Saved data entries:
==========

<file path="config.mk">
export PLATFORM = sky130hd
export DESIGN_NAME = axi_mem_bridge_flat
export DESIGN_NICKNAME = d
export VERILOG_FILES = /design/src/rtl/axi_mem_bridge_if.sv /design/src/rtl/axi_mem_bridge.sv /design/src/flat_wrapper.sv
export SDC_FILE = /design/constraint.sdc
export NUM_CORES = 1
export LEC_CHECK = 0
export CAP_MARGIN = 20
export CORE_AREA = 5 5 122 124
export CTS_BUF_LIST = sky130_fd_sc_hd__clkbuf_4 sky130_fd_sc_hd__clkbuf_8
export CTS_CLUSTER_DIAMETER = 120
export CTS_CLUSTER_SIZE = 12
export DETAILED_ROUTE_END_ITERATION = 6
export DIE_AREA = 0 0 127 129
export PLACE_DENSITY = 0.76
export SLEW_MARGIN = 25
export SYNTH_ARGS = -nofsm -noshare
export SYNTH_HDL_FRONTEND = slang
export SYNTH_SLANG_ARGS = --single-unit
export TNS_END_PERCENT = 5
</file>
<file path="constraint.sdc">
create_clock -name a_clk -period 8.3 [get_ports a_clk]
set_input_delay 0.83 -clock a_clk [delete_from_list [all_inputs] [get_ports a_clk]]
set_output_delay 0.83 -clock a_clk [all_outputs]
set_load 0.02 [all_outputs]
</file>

==========

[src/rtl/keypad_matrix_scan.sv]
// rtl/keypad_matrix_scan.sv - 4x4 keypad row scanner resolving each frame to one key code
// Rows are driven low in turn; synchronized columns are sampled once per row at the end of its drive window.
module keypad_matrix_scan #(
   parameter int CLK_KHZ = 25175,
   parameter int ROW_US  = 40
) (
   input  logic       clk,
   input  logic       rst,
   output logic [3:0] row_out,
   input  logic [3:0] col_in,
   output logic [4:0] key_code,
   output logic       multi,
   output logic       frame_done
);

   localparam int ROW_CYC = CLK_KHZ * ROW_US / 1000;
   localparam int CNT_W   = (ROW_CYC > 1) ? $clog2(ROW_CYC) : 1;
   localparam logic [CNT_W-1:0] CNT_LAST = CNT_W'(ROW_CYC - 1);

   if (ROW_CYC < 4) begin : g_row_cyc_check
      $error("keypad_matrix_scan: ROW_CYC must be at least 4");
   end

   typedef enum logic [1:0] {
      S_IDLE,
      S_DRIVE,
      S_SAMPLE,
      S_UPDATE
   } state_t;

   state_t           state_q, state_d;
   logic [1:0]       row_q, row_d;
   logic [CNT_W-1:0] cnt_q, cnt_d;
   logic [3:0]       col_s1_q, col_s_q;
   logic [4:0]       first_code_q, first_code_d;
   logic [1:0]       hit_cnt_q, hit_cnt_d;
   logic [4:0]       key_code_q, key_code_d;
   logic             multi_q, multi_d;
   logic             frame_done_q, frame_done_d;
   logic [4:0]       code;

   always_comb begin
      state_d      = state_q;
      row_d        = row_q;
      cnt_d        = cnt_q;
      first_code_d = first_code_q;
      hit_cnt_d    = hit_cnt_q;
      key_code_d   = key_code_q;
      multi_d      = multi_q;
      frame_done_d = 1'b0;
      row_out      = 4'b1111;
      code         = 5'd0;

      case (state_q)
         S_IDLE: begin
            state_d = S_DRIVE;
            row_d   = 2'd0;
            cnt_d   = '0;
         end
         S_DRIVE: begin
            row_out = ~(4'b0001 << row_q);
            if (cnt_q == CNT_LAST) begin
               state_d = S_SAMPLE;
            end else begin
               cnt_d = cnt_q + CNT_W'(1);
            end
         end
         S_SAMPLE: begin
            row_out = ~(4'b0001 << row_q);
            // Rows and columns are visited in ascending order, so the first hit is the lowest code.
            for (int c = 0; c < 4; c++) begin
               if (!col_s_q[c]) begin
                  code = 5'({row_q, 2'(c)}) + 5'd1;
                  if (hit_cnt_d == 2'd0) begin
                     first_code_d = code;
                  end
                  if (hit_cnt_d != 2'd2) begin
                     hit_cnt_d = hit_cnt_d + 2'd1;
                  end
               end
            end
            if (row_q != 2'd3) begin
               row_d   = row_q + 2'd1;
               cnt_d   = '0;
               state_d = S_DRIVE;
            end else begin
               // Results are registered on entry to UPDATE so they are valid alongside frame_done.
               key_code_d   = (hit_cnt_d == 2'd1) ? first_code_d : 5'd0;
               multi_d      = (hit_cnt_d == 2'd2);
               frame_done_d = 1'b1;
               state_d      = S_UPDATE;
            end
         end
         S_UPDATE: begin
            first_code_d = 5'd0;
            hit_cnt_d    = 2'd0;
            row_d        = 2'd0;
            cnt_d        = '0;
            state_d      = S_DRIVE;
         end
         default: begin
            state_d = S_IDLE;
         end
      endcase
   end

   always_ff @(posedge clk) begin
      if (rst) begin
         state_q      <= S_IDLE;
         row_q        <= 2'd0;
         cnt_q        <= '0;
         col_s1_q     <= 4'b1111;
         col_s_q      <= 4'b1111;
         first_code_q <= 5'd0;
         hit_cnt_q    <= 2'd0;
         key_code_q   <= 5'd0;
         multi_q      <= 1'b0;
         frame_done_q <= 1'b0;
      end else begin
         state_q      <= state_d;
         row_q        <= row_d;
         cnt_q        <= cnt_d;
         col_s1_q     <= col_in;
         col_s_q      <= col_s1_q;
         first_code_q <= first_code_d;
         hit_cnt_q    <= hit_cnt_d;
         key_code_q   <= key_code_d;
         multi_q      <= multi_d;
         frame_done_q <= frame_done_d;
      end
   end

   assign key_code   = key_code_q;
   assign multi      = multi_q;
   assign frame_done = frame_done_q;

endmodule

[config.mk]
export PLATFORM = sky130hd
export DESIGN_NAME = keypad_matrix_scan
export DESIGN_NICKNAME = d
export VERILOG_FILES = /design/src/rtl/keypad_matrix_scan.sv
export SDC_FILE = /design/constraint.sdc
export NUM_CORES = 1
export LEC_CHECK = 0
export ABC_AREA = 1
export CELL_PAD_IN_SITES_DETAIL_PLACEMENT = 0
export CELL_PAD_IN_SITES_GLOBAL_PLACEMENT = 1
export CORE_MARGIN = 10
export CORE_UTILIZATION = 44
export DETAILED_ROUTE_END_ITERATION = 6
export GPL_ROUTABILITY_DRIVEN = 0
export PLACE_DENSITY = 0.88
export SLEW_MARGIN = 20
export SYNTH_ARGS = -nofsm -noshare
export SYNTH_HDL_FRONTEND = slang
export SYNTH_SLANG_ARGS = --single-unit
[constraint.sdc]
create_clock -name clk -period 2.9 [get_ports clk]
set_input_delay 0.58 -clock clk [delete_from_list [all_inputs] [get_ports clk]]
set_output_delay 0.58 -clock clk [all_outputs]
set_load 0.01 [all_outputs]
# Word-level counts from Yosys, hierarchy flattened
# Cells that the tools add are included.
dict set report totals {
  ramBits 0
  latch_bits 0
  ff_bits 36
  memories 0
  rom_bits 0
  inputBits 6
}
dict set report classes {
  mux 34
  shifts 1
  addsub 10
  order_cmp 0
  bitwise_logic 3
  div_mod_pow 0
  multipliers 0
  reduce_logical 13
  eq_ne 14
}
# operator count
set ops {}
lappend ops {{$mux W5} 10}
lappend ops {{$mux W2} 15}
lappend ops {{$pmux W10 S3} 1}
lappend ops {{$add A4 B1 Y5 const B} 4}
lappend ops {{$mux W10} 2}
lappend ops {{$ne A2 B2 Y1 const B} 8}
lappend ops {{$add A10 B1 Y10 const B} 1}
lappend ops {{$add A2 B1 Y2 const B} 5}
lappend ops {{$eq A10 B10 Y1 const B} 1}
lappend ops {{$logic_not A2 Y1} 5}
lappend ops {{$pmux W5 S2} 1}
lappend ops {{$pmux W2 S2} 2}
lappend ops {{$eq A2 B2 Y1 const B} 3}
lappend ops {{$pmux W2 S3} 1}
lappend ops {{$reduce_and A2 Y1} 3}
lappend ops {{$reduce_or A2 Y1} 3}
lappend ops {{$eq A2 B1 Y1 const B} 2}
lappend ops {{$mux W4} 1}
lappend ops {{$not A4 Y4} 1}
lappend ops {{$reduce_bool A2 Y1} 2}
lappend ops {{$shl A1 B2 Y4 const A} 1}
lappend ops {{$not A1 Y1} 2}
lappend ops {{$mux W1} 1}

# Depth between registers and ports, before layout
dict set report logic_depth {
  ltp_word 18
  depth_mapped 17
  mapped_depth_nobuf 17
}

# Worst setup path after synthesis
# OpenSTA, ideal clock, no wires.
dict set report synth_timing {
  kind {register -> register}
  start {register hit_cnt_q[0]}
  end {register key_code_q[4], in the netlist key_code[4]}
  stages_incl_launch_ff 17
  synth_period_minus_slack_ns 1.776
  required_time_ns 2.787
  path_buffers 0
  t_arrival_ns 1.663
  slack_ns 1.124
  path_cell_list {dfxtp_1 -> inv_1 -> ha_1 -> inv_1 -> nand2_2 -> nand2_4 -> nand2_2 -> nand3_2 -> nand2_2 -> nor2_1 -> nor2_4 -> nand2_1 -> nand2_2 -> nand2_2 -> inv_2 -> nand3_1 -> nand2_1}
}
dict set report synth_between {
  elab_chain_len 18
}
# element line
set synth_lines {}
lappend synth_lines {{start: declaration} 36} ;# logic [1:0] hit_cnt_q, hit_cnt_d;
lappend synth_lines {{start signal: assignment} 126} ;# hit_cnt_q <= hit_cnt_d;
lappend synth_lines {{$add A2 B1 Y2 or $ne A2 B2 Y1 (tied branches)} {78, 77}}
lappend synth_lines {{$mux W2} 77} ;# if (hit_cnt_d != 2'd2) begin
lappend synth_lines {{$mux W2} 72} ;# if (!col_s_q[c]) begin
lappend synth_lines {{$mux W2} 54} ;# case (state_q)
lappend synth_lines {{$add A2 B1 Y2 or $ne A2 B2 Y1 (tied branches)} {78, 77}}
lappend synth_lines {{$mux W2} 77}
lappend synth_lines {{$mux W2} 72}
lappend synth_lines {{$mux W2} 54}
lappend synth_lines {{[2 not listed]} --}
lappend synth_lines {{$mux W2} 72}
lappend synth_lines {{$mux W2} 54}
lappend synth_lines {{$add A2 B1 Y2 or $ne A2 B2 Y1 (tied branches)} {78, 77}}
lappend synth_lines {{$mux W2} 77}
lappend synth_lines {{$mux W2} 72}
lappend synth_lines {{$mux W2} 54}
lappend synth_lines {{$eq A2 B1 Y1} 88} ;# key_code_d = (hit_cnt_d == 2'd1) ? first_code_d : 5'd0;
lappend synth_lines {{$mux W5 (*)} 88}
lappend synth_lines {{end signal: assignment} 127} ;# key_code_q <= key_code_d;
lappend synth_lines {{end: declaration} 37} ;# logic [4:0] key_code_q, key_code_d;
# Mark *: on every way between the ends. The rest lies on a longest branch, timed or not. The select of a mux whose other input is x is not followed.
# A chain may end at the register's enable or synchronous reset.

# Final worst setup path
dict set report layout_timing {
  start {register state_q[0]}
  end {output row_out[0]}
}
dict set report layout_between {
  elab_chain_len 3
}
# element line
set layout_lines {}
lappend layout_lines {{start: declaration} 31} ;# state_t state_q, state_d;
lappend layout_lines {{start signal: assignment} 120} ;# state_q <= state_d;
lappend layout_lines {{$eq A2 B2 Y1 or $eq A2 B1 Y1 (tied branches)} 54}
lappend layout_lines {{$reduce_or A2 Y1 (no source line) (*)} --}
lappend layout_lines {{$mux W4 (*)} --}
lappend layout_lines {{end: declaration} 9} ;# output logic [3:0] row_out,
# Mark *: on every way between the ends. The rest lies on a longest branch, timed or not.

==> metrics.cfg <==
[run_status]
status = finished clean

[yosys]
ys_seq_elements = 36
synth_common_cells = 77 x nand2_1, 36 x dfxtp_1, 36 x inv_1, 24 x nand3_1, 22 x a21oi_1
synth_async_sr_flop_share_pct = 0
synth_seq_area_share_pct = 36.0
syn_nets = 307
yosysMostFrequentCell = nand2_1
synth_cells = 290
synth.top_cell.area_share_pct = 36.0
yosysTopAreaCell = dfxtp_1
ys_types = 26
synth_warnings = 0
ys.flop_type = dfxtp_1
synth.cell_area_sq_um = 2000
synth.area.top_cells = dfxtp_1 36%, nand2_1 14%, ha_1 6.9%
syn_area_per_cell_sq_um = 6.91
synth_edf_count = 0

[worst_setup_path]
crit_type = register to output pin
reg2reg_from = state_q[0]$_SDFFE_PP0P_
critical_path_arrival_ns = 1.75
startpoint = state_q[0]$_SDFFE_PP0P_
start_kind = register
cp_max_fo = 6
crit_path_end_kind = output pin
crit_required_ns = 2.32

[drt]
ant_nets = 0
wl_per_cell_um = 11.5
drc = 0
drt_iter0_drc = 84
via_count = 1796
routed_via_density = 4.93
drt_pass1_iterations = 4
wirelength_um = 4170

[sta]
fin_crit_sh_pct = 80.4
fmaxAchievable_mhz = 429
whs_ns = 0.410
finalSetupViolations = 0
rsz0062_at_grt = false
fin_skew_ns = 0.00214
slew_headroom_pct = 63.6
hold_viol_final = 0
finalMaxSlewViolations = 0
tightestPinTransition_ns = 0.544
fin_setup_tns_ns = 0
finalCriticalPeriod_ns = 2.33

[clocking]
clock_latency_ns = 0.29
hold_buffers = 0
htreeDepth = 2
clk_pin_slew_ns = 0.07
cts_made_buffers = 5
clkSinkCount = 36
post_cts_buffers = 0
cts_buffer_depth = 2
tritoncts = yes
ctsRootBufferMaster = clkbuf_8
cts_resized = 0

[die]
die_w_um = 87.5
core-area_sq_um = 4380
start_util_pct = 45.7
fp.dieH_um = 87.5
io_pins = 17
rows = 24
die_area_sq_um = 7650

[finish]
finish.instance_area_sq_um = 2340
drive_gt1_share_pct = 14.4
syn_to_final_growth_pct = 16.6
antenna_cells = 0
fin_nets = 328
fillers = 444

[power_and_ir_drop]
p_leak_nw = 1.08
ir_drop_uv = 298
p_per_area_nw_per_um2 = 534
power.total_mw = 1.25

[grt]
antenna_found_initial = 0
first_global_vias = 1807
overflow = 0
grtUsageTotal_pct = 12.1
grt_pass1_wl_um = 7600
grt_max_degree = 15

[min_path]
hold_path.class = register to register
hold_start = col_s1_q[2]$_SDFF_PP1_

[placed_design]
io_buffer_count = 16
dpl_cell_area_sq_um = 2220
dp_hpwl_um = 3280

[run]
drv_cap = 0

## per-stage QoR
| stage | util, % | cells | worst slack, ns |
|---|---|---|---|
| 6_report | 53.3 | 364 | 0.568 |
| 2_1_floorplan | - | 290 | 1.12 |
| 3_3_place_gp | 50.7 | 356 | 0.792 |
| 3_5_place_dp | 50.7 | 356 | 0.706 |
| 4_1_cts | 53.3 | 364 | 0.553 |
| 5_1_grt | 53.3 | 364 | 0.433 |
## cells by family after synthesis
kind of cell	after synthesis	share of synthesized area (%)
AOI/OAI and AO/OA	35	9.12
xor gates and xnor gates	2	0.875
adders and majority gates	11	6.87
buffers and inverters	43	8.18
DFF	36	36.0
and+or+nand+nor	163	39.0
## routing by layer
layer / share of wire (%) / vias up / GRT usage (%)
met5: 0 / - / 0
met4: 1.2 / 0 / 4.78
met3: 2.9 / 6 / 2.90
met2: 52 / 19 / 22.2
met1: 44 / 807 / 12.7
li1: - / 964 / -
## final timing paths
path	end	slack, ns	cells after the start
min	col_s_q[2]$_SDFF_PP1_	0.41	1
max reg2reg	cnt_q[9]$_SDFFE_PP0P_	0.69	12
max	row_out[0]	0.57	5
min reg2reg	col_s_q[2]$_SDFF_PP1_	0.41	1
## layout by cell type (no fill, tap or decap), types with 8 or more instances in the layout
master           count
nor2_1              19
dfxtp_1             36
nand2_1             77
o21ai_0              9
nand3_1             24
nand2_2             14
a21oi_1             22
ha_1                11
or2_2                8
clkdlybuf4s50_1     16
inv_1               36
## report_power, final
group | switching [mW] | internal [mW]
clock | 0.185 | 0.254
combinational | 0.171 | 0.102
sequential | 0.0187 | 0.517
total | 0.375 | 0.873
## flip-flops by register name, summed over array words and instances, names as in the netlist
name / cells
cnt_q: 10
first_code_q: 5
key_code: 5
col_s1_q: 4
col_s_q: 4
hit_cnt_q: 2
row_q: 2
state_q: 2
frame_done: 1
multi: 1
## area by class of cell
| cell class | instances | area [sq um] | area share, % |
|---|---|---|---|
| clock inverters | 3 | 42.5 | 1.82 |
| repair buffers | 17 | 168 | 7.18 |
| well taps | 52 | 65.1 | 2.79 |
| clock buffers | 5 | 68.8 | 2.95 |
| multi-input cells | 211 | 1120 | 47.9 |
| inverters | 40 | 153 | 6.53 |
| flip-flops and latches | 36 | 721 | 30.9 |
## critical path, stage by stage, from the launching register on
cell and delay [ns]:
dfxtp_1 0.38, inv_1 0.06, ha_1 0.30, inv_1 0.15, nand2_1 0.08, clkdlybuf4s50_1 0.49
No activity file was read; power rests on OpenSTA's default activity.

==========

## Exercise goal
Using the records, report how many lines contain the word "assignment", adding no other text.

## Answer space
3